In the 8:30 class after the speaking test I told them goodbye, made sure they knew my email address and asked them to email from time to time to tell me what they were up to. They seemed pleased that I was interested in them.

Despite all the tests, I only had to stay 10 minutes later than normal to finish everything. I had started the evaluations about 10 days before, and flew through grading the writing tests. I did the last of my computer work, got rid of a few last things off my desk, and was struck by the sudden thought that I'm now unemployed!

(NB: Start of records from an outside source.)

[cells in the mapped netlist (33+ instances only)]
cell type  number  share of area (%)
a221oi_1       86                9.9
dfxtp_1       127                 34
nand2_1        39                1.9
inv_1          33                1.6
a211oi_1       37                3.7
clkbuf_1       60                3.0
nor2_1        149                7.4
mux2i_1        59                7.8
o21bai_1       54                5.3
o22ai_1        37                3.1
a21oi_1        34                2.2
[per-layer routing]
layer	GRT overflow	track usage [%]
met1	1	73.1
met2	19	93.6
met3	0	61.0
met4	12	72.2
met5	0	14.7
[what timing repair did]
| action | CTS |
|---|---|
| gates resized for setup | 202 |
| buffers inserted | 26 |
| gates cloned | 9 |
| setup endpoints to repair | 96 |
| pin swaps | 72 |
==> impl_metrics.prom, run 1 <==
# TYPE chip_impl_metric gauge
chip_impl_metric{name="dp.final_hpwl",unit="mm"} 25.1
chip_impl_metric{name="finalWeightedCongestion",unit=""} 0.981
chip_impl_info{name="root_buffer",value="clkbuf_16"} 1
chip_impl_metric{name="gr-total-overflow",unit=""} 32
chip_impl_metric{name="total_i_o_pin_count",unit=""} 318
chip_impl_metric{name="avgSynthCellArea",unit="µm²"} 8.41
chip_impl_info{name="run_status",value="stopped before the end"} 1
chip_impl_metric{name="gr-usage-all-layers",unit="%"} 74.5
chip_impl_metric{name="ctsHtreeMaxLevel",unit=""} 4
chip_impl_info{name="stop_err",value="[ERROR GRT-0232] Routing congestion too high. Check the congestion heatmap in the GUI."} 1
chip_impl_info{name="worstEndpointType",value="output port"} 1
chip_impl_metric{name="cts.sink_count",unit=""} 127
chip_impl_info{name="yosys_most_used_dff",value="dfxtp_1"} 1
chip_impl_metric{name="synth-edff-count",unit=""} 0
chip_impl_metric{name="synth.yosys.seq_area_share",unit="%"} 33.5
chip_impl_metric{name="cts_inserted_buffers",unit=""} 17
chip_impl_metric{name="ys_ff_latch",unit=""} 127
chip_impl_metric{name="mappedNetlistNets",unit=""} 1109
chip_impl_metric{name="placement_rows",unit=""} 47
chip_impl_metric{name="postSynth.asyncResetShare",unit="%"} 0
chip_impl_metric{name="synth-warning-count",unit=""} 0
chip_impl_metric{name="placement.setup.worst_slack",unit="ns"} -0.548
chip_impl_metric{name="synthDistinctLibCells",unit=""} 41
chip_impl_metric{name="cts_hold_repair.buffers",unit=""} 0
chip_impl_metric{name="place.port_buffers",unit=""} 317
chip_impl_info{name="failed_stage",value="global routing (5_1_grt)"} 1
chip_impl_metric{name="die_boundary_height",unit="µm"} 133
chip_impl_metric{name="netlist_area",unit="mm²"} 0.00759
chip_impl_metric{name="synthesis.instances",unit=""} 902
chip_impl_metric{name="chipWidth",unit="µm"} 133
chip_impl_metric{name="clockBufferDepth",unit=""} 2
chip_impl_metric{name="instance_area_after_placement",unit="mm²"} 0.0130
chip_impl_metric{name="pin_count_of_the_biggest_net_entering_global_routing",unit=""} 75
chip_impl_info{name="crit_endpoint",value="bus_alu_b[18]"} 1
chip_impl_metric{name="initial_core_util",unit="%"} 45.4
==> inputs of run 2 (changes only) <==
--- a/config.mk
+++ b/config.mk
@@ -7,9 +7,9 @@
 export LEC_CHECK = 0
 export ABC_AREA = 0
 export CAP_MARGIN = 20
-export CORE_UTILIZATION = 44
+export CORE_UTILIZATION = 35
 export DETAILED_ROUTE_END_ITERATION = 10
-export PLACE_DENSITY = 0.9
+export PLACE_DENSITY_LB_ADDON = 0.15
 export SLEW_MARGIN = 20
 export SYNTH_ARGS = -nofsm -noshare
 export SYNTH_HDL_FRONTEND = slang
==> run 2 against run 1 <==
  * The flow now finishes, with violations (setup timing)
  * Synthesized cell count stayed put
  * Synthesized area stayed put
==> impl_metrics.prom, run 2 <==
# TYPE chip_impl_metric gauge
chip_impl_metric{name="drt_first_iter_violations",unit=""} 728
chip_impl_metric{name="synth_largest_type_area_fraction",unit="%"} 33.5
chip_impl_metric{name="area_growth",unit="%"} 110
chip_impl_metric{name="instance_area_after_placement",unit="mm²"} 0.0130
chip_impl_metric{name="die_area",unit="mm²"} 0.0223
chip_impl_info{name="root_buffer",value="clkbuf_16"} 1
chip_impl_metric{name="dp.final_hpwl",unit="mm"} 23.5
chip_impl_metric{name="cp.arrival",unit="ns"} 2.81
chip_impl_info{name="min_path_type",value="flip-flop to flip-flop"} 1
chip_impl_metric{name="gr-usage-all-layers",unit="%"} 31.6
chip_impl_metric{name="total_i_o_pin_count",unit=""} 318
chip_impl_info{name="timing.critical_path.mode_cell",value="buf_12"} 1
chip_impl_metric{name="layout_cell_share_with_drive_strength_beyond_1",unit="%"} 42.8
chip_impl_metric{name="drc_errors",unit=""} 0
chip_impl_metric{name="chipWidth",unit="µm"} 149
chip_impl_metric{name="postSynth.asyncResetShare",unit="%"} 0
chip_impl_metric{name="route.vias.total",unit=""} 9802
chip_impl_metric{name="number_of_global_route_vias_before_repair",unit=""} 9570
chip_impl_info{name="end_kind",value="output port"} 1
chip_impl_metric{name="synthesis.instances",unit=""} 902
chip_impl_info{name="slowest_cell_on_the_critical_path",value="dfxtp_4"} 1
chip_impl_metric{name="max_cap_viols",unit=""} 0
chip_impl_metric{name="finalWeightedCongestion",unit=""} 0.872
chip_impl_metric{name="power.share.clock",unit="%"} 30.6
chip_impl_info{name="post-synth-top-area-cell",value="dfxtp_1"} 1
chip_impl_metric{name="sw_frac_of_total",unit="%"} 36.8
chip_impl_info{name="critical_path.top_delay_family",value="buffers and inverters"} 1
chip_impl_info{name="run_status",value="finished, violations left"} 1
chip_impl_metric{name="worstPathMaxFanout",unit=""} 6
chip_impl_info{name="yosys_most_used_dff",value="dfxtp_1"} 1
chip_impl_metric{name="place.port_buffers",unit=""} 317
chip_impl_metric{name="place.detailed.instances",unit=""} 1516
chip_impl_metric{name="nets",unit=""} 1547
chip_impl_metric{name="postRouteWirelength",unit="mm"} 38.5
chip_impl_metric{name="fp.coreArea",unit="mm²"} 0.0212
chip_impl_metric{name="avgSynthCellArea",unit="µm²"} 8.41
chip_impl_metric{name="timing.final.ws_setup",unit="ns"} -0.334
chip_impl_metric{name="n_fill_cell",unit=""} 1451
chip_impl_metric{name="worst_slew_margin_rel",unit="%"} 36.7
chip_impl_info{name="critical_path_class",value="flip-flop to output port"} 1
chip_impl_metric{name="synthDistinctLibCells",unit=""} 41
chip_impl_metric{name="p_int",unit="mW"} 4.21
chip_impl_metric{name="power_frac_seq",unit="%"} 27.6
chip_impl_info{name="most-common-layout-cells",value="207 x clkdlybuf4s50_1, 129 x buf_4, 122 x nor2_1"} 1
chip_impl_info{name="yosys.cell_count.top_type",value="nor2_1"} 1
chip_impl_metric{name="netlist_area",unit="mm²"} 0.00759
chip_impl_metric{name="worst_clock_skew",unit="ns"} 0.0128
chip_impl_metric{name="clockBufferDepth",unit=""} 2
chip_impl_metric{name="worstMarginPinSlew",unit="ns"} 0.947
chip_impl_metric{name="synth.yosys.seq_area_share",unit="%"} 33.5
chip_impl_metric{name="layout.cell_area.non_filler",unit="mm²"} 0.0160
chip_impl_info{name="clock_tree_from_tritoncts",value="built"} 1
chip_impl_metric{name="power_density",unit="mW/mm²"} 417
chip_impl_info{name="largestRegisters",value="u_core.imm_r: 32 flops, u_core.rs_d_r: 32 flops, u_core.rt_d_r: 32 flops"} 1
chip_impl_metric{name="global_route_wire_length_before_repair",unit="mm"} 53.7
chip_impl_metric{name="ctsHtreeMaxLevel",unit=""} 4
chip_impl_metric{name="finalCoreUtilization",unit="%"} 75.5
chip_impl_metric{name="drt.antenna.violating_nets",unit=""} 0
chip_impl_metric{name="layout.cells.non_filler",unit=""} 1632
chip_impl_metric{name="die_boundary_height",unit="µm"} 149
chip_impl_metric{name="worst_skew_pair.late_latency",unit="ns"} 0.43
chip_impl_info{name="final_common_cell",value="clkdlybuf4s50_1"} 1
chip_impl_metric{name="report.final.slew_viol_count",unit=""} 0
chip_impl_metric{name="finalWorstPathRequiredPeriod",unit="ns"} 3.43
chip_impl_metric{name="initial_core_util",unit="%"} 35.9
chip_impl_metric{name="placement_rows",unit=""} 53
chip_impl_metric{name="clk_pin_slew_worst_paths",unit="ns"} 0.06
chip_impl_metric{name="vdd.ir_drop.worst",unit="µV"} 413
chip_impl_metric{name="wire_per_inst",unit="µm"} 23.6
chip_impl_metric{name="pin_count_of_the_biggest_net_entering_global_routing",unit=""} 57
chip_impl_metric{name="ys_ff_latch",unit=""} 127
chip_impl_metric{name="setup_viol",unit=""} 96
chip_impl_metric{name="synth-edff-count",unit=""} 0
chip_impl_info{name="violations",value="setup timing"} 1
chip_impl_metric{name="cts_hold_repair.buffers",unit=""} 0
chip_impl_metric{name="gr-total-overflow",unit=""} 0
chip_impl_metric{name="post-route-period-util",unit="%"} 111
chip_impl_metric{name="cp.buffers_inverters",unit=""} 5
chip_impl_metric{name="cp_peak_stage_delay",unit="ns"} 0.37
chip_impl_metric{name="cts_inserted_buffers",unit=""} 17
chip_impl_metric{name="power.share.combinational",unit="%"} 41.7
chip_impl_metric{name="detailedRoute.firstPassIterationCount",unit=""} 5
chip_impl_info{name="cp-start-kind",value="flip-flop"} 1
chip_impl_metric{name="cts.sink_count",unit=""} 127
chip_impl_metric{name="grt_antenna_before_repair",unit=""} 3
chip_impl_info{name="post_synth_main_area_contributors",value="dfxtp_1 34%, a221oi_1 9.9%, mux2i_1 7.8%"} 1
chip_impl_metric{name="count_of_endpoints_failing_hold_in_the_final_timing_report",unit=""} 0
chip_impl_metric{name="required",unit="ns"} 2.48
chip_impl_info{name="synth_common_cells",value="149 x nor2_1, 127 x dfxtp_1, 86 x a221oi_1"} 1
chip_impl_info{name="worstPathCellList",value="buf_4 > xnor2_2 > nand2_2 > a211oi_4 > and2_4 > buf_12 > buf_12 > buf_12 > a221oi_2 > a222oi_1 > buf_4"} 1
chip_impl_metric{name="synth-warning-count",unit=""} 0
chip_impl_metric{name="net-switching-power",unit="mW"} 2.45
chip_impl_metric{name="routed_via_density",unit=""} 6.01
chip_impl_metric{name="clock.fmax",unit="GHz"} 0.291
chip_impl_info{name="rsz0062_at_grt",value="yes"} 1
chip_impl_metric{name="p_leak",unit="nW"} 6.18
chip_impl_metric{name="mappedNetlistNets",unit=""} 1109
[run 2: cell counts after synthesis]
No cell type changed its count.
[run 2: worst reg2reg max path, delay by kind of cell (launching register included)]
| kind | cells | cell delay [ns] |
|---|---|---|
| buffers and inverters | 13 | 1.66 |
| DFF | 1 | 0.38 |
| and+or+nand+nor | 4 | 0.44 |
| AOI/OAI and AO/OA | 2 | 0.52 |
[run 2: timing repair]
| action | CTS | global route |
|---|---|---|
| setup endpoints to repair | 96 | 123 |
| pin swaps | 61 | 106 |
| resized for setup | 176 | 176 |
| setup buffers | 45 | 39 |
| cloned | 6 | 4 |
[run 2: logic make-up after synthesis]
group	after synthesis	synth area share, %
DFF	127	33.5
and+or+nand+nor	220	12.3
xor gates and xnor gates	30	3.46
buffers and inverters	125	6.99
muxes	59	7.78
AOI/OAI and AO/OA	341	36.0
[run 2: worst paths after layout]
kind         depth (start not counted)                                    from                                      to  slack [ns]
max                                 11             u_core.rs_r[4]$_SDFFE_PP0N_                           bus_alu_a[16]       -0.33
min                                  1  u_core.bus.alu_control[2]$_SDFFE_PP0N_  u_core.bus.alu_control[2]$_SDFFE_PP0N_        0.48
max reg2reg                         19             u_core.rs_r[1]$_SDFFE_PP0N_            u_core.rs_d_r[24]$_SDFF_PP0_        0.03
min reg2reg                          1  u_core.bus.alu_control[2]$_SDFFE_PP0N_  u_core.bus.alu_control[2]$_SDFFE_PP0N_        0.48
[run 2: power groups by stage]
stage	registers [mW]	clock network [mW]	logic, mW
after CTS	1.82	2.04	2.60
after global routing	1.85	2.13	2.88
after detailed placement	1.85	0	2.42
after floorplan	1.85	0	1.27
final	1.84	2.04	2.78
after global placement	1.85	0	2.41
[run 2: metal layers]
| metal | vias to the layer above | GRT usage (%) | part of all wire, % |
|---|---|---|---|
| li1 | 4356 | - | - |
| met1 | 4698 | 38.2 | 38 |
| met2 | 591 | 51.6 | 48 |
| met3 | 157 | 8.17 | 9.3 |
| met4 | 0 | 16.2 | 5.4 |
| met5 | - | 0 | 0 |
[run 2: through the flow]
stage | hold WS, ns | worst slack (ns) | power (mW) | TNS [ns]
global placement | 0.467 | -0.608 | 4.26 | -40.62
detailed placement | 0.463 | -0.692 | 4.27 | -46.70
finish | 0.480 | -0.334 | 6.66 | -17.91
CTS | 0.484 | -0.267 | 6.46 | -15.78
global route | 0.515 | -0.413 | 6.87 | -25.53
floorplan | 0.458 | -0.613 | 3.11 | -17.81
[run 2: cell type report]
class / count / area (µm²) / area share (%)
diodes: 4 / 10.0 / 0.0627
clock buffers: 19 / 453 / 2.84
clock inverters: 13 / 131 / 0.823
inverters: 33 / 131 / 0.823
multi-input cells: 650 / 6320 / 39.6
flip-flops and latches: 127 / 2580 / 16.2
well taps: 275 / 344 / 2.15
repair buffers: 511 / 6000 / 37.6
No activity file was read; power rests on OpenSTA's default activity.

Miro said a nice goodbye—after all, I was her main co-teacher. Lisa nearly started crying, which nearly got me going. Jane translated for her. It's weird—we haven't been able to talk very much because of the language barrier, yet I like her better than some of the teachers. We always greet each other, do a little simple conversation, and show concern for each other. She's often the only one there when I come in for adult classes, and I think we have a mutual respect for the work that the other does. Julia (the secretary when I came) rarely did any work—she preferred to gossip all day long. She made no effort to speak with me—at all. The next secretary was tons better, but, and perhaps it was only because of personal problems, she often seemed unorganized and distracted. Lisa does a good job yet still manages to be friendly to the students and teachers.

Mr. Kim gave all the teachers Chuseok gifts—a huge box of shampoo, soaps, toothpastes, etc. and he gave me a going-away present of pottery. I gave both of them away—too big and heavy to carry home. I thanked Mr. Kim for my time at his school, saying I'd enjoyed it and learned a lot. As I left he was on the phone, but I bowed to him and he, although seated, gave me a low goodbye bow.

Jane offered to drive me home, since she was meeting her friend in Mugeo-dong. Joelle was going to go along with us, too, but after waiting in Jane's car for awhile Joelle text messaged Jane that she had to stay and talk with Mr. Kim, so we were to go on without her. So no goodbye to Joelle—too bad, I'll forever regret it….yeah right! I can't even begin to pretend about that!

I stayed up pretty late writing thank-you and I'll miss you notes to some of the students, then did some packing. It must have been around 2 AM when I went to sleep, then got up at 8 AM to meet Octavia to go to Busan. I haven't gotten back to a normal sleep schedule since then.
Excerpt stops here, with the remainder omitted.